Tam C.Gibbs has: “Blunting sharp edges/ Resolving confusions/ Diffusing glare/ Uniting the world”
Arthur Waley has “In it all sharpness is blunted/ All tangles untied/ All glare tempered/ All dust smoothed.”
D.C.Lau in the Penguin Classics version has: "Blunt the sharpness/ Untangle the knots/ Soften the glare/ Let your wheels move only along old ruts."

Now, I think you can see that there is quite a bit of difference, especially in the last line. This sort of thing makes one distinctly cautious when reading Eastern texts in Western translation. They all do, however, seem, more or less, to agree about the first line.
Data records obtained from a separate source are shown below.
**config.mk**
```make
export PLATFORM = sky130hd
export DESIGN_NAME = multicycle_main_control
export DESIGN_NICKNAME = d
export VERILOG_FILES = /design/src/rtl/multicycle_main_control.sv
export SDC_FILE = /design/constraint.sdc
export NUM_CORES = 1
export LEC_CHECK = 0
export CORE_MARGIN = 2
export CORE_UTILIZATION = 50
export DETAILED_ROUTE_END_ITERATION = 10
export GPL_TIMING_DRIVEN = 0
export PLACE_DENSITY = 0.95
export SLEW_MARGIN = 10
export SYNTH_ARGS = -nofsm -noshare
export SYNTH_HDL_FRONTEND = slang
export SYNTH_SLANG_ARGS = --single-unit
```
**constraint.sdc**
```tcl
create_clock -name clk -period 3.9 [get_ports clk]
set_clock_uncertainty 0.15 [all_clocks]
set_input_delay 1.17 -clock clk [delete_from_list [all_inputs] [get_ports clk]]
set_output_delay 1.17 -clock clk [all_outputs]
set_load 0.05 [all_outputs]
```
**src/rtl/multicycle_main_control.sv**
```systemverilog
`default_nettype none
// ============================================================================
// Module   : multicycle_main_control
// Brief    : Moore main-control FSM for the multicycle 16-bit datapath; also
//            counts retired instructions.
// Revision : 1.0 - initial release
// ============================================================================
module multicycle_main_control #(
  parameter int CNT_W = 16
) (
  input  logic             clk,
  input  logic             rst_n,
  input  logic             run,
  input  logic [3:0]       opcode,
  input  logic             zero,
  input  logic             mem_ready,
  output logic             mem_read,
  output logic             mem_write,
  output logic             ir_write,
  output logic             pc_write,
  output logic [1:0]       pc_source,
  output logic             alu_src_a,
  output logic [1:0]       alu_src_b,
  output logic             rtype,
  output logic             beq,
  output logic             reg_write,
  output logic             reg_dst,
  output logic             mem_to_reg,
  output logic             halted,
  output logic             illegal,
  output logic [CNT_W-1:0] instret
);

  localparam logic [3:0] OP_R    = 4'b0000;
  localparam logic [3:0] OP_ADDI = 4'b0001;
  localparam logic [3:0] OP_LW   = 4'b0010;
  localparam logic [3:0] OP_SW   = 4'b0011;
  localparam logic [3:0] OP_BEQ  = 4'b0100;
  localparam logic [3:0] OP_J    = 4'b0101;
  localparam logic [3:0] OP_HALT = 4'b1111;

  typedef enum logic [3:0] {
    S_IDLE   = 4'd0,
    S_FETCH  = 4'd1,
    S_DECODE = 4'd2,
    S_EXEC_R = 4'd3,
    S_WB_R   = 4'd4,
    S_EXEC_I = 4'd5,
    S_WB_I   = 4'd6,
    S_ADDR   = 4'd7,
    S_MEM_RD = 4'd8,
    S_MEM_WB = 4'd9,
    S_MEM_WR = 4'd10,
    S_BRANCH = 4'd11,
    S_JUMP   = 4'd12,
    S_HALT   = 4'd13
  } state_t;

  state_t state, state_next;
  logic   retire;

  always_ff @(posedge clk or negedge rst_n) begin
    if (!rst_n) begin
      state   <= S_IDLE;
      instret <= '0;
    end else begin
      state <= state_next;
      if (retire) instret <= instret + 1'b1;
    end
  end

  always_comb begin
    state_next = state;
    retire     = 1'b0;
    mem_read   = 1'b0;
    mem_write  = 1'b0;
    ir_write   = 1'b0;
    pc_write   = 1'b0;
    pc_source  = 2'b00;
    alu_src_a  = 1'b0;
    alu_src_b  = 2'b00;
    rtype      = 1'b0;
    beq        = 1'b0;
    reg_write  = 1'b0;
    reg_dst    = 1'b0;
    mem_to_reg = 1'b0;
    halted     = 1'b0;
    illegal    = 1'b0;

    case (state)
      S_IDLE: if (run) state_next = S_FETCH;
      S_FETCH: begin
        // PC+1 is computed by the ALU and committed only when the read lands
        mem_read  = 1'b1;
        alu_src_b = 2'b01;
        ir_write  = mem_ready;
        pc_write  = mem_ready;
        if (mem_ready) state_next = S_DECODE;
      end
      S_DECODE: begin
        alu_src_b = 2'b10;
        case (opcode)
          OP_R:         state_next = S_EXEC_R;
          OP_ADDI:      state_next = S_EXEC_I;
          OP_LW, OP_SW: state_next = S_ADDR;
          OP_BEQ:       state_next = S_BRANCH;
          OP_J:         state_next = S_JUMP;
          OP_HALT:      state_next = S_HALT;
          default: begin
            illegal    = 1'b1;
            state_next = S_FETCH;
          end
        endcase
      end
      S_EXEC_R: begin
        alu_src_a  = 1'b1;
        rtype      = 1'b1;
        state_next = S_WB_R;
      end
      S_WB_R: begin
        reg_write  = 1'b1;
        reg_dst    = 1'b1;
        retire     = 1'b1;
        state_next = S_FETCH;
      end
      S_EXEC_I: begin
        alu_src_a  = 1'b1;
        alu_src_b  = 2'b10;
        state_next = S_WB_I;
      end
      S_WB_I: begin
        reg_write  = 1'b1;
        retire     = 1'b1;
        state_next = S_FETCH;
      end
      S_ADDR: begin
        alu_src_a  = 1'b1;
        alu_src_b  = 2'b10;
        state_next = (opcode == OP_LW) ? S_MEM_RD : S_MEM_WR;
      end
      S_MEM_RD: begin
        mem_read = 1'b1;
        if (mem_ready) state_next = S_MEM_WB;
      end
      S_MEM_WB: begin
        reg_write  = 1'b1;
        mem_to_reg = 1'b1;
        retire     = 1'b1;
        state_next = S_FETCH;
      end
      S_MEM_WR: begin
        mem_write = 1'b1;
        if (mem_ready) begin
          retire     = 1'b1;
          state_next = S_FETCH;
        end
      end
      S_BRANCH: begin
        alu_src_a  = 1'b1;
        rtype      = 1'b1;
        beq        = 1'b1;
        pc_source  = 2'b01;
        pc_write   = zero;
        retire     = 1'b1;
        state_next = S_FETCH;
      end
      S_JUMP: begin
        pc_write   = 1'b1;
        pc_source  = 2'b10;
        retire     = 1'b1;
        state_next = S_FETCH;
      end
      S_HALT: halted = 1'b1;
      default: state_next = S_IDLE;
    endcase
  end

endmodule
`default_nettype wire

```
Word-level counts from Yosys, hierarchy flattened. Cells that the tools add are included.

Input bits: 9. Word-level logic and storage cells: 62. Bits in registers: 20. Output and inout bits: 32.

Bitwise logic cells: 1. Add/subtract/negate cells: 1. Reduce and logical (&&, ||, !) cells: 11. Equal/unequal tests: 23. Muxes and demuxes: 24.

Operators by type and width (count): case mux 4 bit (10 select lines) (1); == test 4 bit (second input constant) (7); == test 4 x 3 -> 1 bit (second input constant) (6); case mux 4 bit (6 select lines) (1); adder 16 x 1 -> 16 bit (second input constant) (1); == test 4 x 2 -> 1 bit (second input constant) (4); two-way mux 4 bit (4); two-way mux 1 bit (13); == test 4 x 1 -> 1 bit (second input constant) (2); zero test 4 bit (2); inequality test 2 bit (second input constant) (4); case mux 2 bit (2 select lines) (2); OR reduction 7 bit (1); OR reduction 2 bit (3); OR reduction 3 bit (2); AND reduction 5 bit (1); OR reduction 5 bit (1); OR reduction 4 bit (1); case mux 1 bit (3 select lines) (1); two-way mux 2 bit (1); case mux 1 bit (2 select lines) (1); NOT 1 bit (1).

Depth between registers and ports, before layout. Gate-level depths: netlist (run 1).

Word-level depth: 4. Mapped depth: 6. Mapped depth without buffers: 4.

Worst setup path before layout (run 1). OpenSTA, ideal clock, no wires.

Kind: register to output. Start: register state[3]. End: output ir_write. Cell stages (with the launch flop): 5. Arrival time: 2419 ps. Path slack: 161 ps. Buffers on the path: 2. Path through: dfrtp_1 > buf_2 > buf_1 > nor3_1 > and2_1.

Longest elaborated chain between the ends: 2.

Ends and longest elaborated chain: start, declared (RTL line 59) `state_t state, state_next;`; start signal, assigned (RTL line 67) `state <= state_next;`; == test 4 x 1 -> 1 bit (RTL line 90) `case (state)`; two-way mux 1 bit (RTL line 90); end, declared (RTL line 19) `output logic ir_write,`.

No other way between the ends.

Worst setup path in the final report (run 1).
Start: input opcode[2]. End: output illegal.

Longest elaborated chain between the ends: 4. Elaborated cells between the ends (all ways): 10. Those cells by class: eq/ne (6); mux (2); reduce/logical (2).

Ends and longest elaborated chain: start, declared (RTL line 14) `input logic [3:0] opcode,`; == test 4 x 2 -> 1 bit (tied with other cells) (RTL line 102) `case (opcode)`; OR reduction 7 bit (no source line) (*); two-way mux 1 bit (*) (RTL line 102); two-way mux 1 bit (*) (RTL line 90); end, declared (RTL line 30) `output logic illegal,`.

Every way passes the cells marked *; elsewhere a longest branch is shown, timed or not.

==> run_results.csv, run 1 <==
group,metric,value,unit
logic_synthesis,synth_most_common_cell,"dfrtp_1",
logic_synthesis,netlist_instances,147,
logic_synthesis,synth_top_area_share,37.5,%
grt,grt_overflow,0,
placed_design,io_buffer_count,38,
setup_path,r2r_end,"instret[1]",
run,drv_cap,0,
placed_design,dp.cells,215,
setup_path,startpoint,"opcode[2]",
pwr,comb_power_share,68.7,%
die,io_pins,41,
timing,period_share,98.6,%
timing,finalSetupViolCount,0,
pwr,leakagePower,0.000799,uW
logic_synthesis,synth_ff_type,"dfrtp_1",
setup_path,reg2reg_setup_slack,2080,ps
setup_path,endpoint,"illegal",
logic_synthesis,synth_commonest_cells,"20 x dfrtp_1, 13 x xor2_1, 11 x nand2_1, 11 x nor3_1, 8 x nor2_1",
route,wire_per_inst,15.6,um
route,drcViolationCount,0,
setup_path,rr_worst_depth,5,
logic_synthesis,netlist_top_cells_area,"dfrtp_1 37%, xor2_1 8.5%, nor3_1 4.1%, and3_1 3.3%, nand2_1 3.1%",
placed_design,placement.setup.worst_slack,-394,ps
grt,grt.total_usage,23.0,%
logic_synthesis,synth.distinct_cells,42,
pwr,pwr-share-clk,7.6,%
pwr,powerDensity,718,mW/mm2
timing,relSlewSlack,43.3,%
setup_path,worst_r2r_startpoint,"state[1]",
logic_synthesis,avgSynthCellArea,9.08,um2
timing,hold_viol_final,0,
setup_path,critical_path_class,"primary input to output pin",
placed_design,gp_congestion,0.837,
die,start_util,53.4,%
pwr,swShare,53.8,%
logic_synthesis,synth_edf_count,0,
logic_synthesis,yosys_warnings,0,
placed_design,dpl.hpwl,2570,um
route,via_count,1298,
hold_path,holdPathStages,1,
pwr,intPower,588,uW
die,rows,18,
grt,grt_first_pass_wirelength,5780,um
logic_synthesis,ys_async_sr_fraction,100,%
pwr,vdd_drop_max,0.727,mV
timing,tightest_slew,848,ps
clock_tree,htree_levels,1,
timing,tns,0,ps
grt,grt_pass1_vias,1262,
timing,fmax,260,MHz
route,drtIter0Drc,56,
run_status,outcome,"completed",
setup_path,cp-end-kind,"output pin",
hold_path,worstHoldPathType,"register to register",
clock_tree,cts_setup_buffers,0,
setup_path,worstPathArrival,2530,ps
logic_synthesis,synth_seq_area_share,37.5,%
layout,n_antenna_cell,0,
setup_path,critPathLaunchType,"primary input",
clock_tree,root_buffer,"clkbuf_4",
route,drtAntennaViolNets,0,
die,die_y,55.7,um
timing,min_period,3850,ps
setup_path,required,2580,ps
clock_tree,numClockSinks,20,
pwr,pwr-share-seq,23.7,%
logic_synthesis,synth_area_leader_cell,"dfrtp_1",
pwr,p_sw,683,uW
clock_tree,clockBufferDepth,2,
timing,maxSlewViolCount,0,
layout,drive_gt1_share,8.51,%
clock_tree,path_clk_slew,110,ps
layout,ff_latch_area,500,um2
clock_tree,cts_buffers,3,
logic_synthesis,ys_ff_latch,20,
die,coreArea,0.00250,mm2
route,wl,3400,um
logic_synthesis,synth_area,0.00134,mm2
timing,rsz0062_at_grt,"false",
die,dieArea,0.00310,mm2
layout,nFillCells,211,
layout,multiInputGateArea,759,um2
logic_synthesis,synth_nets,157,
clock_tree,cts_tree,"done",
layout,syn2layout_area_growth,32.6,%
timing,setup_ws,53.2,ps
layout,layout.nets,200,
route,via_per_inst,5.95,
layout,instances_no_fill,218,
pwr,fin_total_pwr,1270,uW
grt,grt_antenna_before_repair,0,
clock_tree,holdBufCountCts,0,
clock_tree,clock_latency,310,ps
route,detail_route.first_pass.iterations,4,
setup_path,crit_path_max_fanout,8,
grt,grt_max_degree,21,
die,die_x,55.7,um
==> power by group through the flow <==
stage / Clock [uW] / Combinational (uW) / Sequential, uW
after floorplan: 0 / 542 / 383
after global placement: 0 / 843 / 299
after detailed placement: 0 / 873 / 304
after CTS: 96.9 / 870 / 301
after global routing: 108 / 927 / 309
final: 96.2 / 873 / 302
==> logic make-up after synthesis <==
family                     share of synthesized area [%]
muxes                                               2.34
AOI/OAI and AO/OA                                   12.6
and+or+nand+nor                                     29.9
DFF                                                 37.5
adders and majority gates                          0.937
buffers and inverters                               5.62
xor gates and xnor gates                            11.2
==> layout make-up <==
class	count	share of cell area, %
plain buffers	11	3.39
multi-input cells	112	42.9
flip-flops and latches	20	28.3
well taps	30	2.12
clock buffers	3	1.27
inverters	4	0.848
repair buffers	38	21.2
==> critical path: stages <==
cell and delay [ps]:
clkdlybuf4s50_1 620, a21oi_1 110, and4b_1 260, clkdlybuf4s15_2 370
==> registers in the layout, summed over array words and instances (netlist names) <==
| signal | flops |
|---|---|
| instret | 16 |
| state | 4 |
==> metal layers <==
metal / part of all wire, % / track usage, %
met1: 41 / 26.4
met2: 51 / 41.3
met3: 6.8 / 6.05
met4: 1.4 / 7.32
met5: 0 / 0
==> what timing repair did <==
| item | CTS | global route |
|---|---|---|
| endpoints found under the setup margin | 3 | 1 |
| gates resized for setup | 7 | 2 |
| pin swaps | 0 | 0 |
==> placed cells by master (no fill, tap or decap), types with 3 or more instances in the layout <==
master and n:
a21oi_1 6, nand2b_1 4, buf_2 4, nor2_1 8
nor3b_1 3, o22ai_1 3, inv_1 4, clkbuf_4 3
nand3_1 6, dfrtp_1 20, o21ai_0 4, nor3_1 11
xor2_1 13, clkdlybuf4s50_1 35, clkbuf_1 4, xnor2_1 4
nand2_1 11, nand4_1 4, and3_1 7
==> stage by stage <==
| stage | util [%] | instance area (um2) | hold slack [ps] |
|---|---|---|---|
| 4_1_cts | 71.1 | 1780 | 351 |
| 6_report | 70.8 | 1770 | 348 |
| 3_5_place_dp | 70.1 | 1750 | 332 |
| 2_1_floorplan | - | 1340 | 467 |
| 3_3_place_gp | 70.1 | 1750 | 309 |
| 5_1_grt | 70.8 | 1770 | 368 |
==> how the worst min path moves through the flow <==
| stage | from | to | slack [ps] |
|---|---|---|---|
| floorplan | state[0] | state[1] | 470 |
| CTS | instret[13] | instret[13] | 350 |
| global route | instret[13] | instret[13] | 370 |
| finish | instret[13] | instret[13] | 350 |
| detailed placement | instret[12] | instret[12] | 330 |
| global placement | instret[15] | instret[15] | 310 |
Power figures use the tool's default switching activity.
==> run 2: changes to the inputs <==
--- a/config.mk
+++ b/config.mk
@@ -10,7 +10,7 @@
 export DETAILED_ROUTE_END_ITERATION = 10
 export GPL_TIMING_DRIVEN = 0
 export PLACE_DENSITY = 0.95
-export SLEW_MARGIN = 10
+export SLEW_MARGIN = 25
 export SYNTH_ARGS = -nofsm -noshare
 export SYNTH_HDL_FRONTEND = slang
 export SYNTH_SLANG_ARGS = --single-unit
==> results of run 2 <==
Same layout as run 1: the final DEF is identical, and so are final timing and power.
==> run 3: changes to the inputs <==
--- a/config.mk
+++ b/config.mk
@@ -5,6 +5,7 @@
 export SDC_FILE = /design/constraint.sdc
 export NUM_CORES = 1
 export LEC_CHECK = 0
+export CAP_MARGIN = 20
 export CORE_MARGIN = 2
 export CORE_UTILIZATION = 50
 export DETAILED_ROUTE_END_ITERATION = 10
==> results of run 3 <==
Same layout as run 1: the final DEF is identical, and so are final timing and power.
==> RTL change: new RTL, flow settings as in run 1 <==
Change the parameter `CNT_W` from 16 to 32.
--- a/src/rtl/multicycle_main_control.sv
+++ b/src/rtl/multicycle_main_control.sv
@@ -6,7 +6,7 @@
 // Revision : 1.0 - initial release
 // ============================================================================
 module multicycle_main_control #(
-  parameter int CNT_W = 16
+  parameter int CNT_W = 32
 ) (
   input  logic             clk,
   input  logic             rst_n,
Interface: changed (resized instret); port bits go from 41 to 57. The function was not compared with the original's and may differ.
==> RTL change against run 1 <==
  * Non-clock buffer count up 21
  * Design area up 64%
  * Worst setup slack worse by 0.0017 ns
  * Total power up 25%
  * Sequential cell count up 16
  * Synthesized area up 64%
  * Wire length up 53%
  * Register-to-register slack worse by 0.08 ns
  * Largest power group unchanged
==> RTL change: results (changes against run 1) <==
[pwr]
pg_clk_w = 0.000277  ; +190%
p_leak_nw = 1.240  ; +55%
internal-power_w = 0.0008434  ; +44%
clkPwrFrac = 0.174  ; +0.098
peakVddDrop_v = 0.0004732  ; -35%
p_comb_frac = 0.538  ; -0.149

[yosys]
yosysWarnings = 0  ; unchanged
ys_types = 50  ; +19%
syn_nets = 233  ; +48%
yosys-top-cells-area = dfrtp_1 41%, xor2_1 8.4%, nor4_2 5.7%
syn_area_per_cell_um2 = 9.824  ; +8.2%
synth_common_cells = 36 x dfrtp_1, 21 x xor2_1, 16 x nand2_1, 16 x nor3_1, 14 x nor2_1
ys_seq_area_frac = 0.4112  ; +0.03631

[routing]
drtIter0Drc = 166  ; +200%
wl_met2_um = 2535  ; +47%
num_vias = 1969  ; +52%
wl_um = 5203  ; +53%
met3_wirelength_um = 371  ; +61%
wl_met1_um = 2220  ; +58%

[grt]
grt_pass1_wl_um = 8907  ; +54%
grt_pass1_vias = 1894  ; +50%
grtUsageMet1 = 0.2933  ; +0.02964
grt_use_met2 = 0.3661  ; -0.04713
grt_max_degree = 37  ; +76%
grt_util_all_layers = 0.2268  ; -0.003077
met3_usage = 0.05195  ; -0.008517

[cells_and_area]
nClkBuffers = 7  ; +4
n_all_buffers = 70  ; +43%
final_layout_size_suffix_gt1_frac = 0.1538  ; +0.06874
inverters = 5  ; +1
multi_input_gates = 167  ; +49%
fillers = 344  ; +63%
design.seq.count = 36  ; +80%
top_regs = instret: 32 flops, state: 4 flops
clk_share = 0.03236  ; +0.01963
diodes = 0  ; unchanged
multi_input_area_um2 = 1199  ; +58%
fin_nets = 295  ; +48%
seq_area_frac = 0.3106  ; +0.02793
buffer_area_frac = 0.2148  ; -0.03110
fin_cells = 338  ; +55%

[place]
gp_congestion = 0.8412  ; +0.47%
port_buffers = 55  ; +45%
dp_cells = 330  ; +53%
dpl.hpwl_um = 3734  ; +45%

[worst_setup_path]
rr_startpoint = state[2]$_DFFE_PN0P_
crit_path_top_delay_cell = clkdlybuf4s50_1
slowest_delay_ns = 0.52  ; -0.10 ns
critPathLaunch = opcode[1]
worstPathMaxFanout = 7  ; -1

[clocking]
cts_setup_buffers = 0  ; unchanged
clk-insertion-delay-late_ns = 0.29  ; -0.02 ns
root_buffer = clkbuf_8
cts_resized = 9  ; +2
path_clk_slew_ns = 0.08  ; -0.03 ns
htree_levels = 2  ; +1
cts_buffers = 5  ; +2

[outcome]
status = finished, final reports clean

[timing]
worst_pin_slew_ns = 0.7723  ; -0.07599 ns

[min_path]
worstHoldStart = instret[31]$_DFFE_PN0P_

RTL change: cell count changes after synthesis, sizes merged, moves of 3 or more:
cell / run 1 / this run
nand4: 4 / 13
or2: 0 / 3
nor2: 8 / 14
and3: 7 / 3
nand2: 11 / 16
xor2: 13 / 21
dfrtp: 20 / 36
nor3: 11 / 16
buf: 7 / 11
or3: 0 / 3
nor4: 3 / 12
and4: 0 / 3
xnor2: 4 / 11
RTL change: metrics by stage:
step	setup slack [ns]	area (um^2)	setup TNS, ns
floorplan	0.2200	2201	0
global placement	-0.4524	2816	-0.9093
detailed placement	-0.4800	2811	-0.9927
CTS	0.06261	2900	0
global route	0.005553	2900	0
finish	0.05146	2900	0
RTL change: kinds of logic after synthesis:
family | synth area share
XOR/XNOR | 0.1279
buffers and inverters | 0.04626
flip-flops | 0.4112
multiplexers | 0.01485
adder cells (fa/ha/maj) | 0.005710
AO/OA/AOI/OAI | 0.08111
AND/OR/NAND/NOR | 0.3130
RTL change: final timing paths:
| kind | to | slack, ns | depth (start not counted) |
|---|---|---|---|
| worst min register to register | instret[31]$_DFFE_PN0P_ | 0.33 | 1 |
| min in group asynchronous | instret[28]$_DFFE_PN0P_ | 0.79 | 1 |
| worst max-delay path | illegal | 0.05 | 5 |
| worst max register to register | instret[21]$_DFFE_PN0P_ | 2.00 | 6 |
| max in group asynchronous | instret[3]$_DFFE_PN0P_ | 2.31 | 1 |
| worst min-delay path | instret[31]$_DFFE_PN0P_ | 0.33 | 1 |
RTL change: worst register-to-register path: cells and delay by family, from the launching register on:
kind            cells  cell delay [ns]
compound gates      1             0.31
simple gates        2             0.34
flops               1             0.32
xor+xnor            1             0.15
buf+inv             2             0.52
So, lets go to the Chinese. The contentious last line, translated straight, word by word, reads "with its dust". That's it and that's all. The line before it reads "And its light." The character 其 that is repeated in the middle of each line means "its" - nothing more esoteric than that. In three of the four translations above, all by highly reputed translators, the word "its" does not occur at all. Why? The reason must be, I think, that it is not at all clear what the referent of this possessive pronoun is. At first sight it would appear to be the Tao. After all, that is what the whole book is about and it is what the lines that immediately precede this passage are about. However, it somehow does not ring true to describe the Tao as "sharp" 鋭, so different translators have tried to get round it in different ways.

My method is to translate absolutely literally, word for word, however little sense it seems to make, and then sleep on it and see if anything becomes clear in the night. Researching each word, I also made a little discovery. I realised that the character 解, which has above been translated variously as "adjust", "resolve", "untied" and "untangle" is also the name of a hexagram in the I Ching. It is number 40 which is usually called Deliverance in English translations. Well, does that make the puzzle easier or harder? So this is what I came up with:

Broken up is its sharpness
Delivered is its multiplicity
And its light
With its dust

What on Earth does that mean? Time for a good sleep!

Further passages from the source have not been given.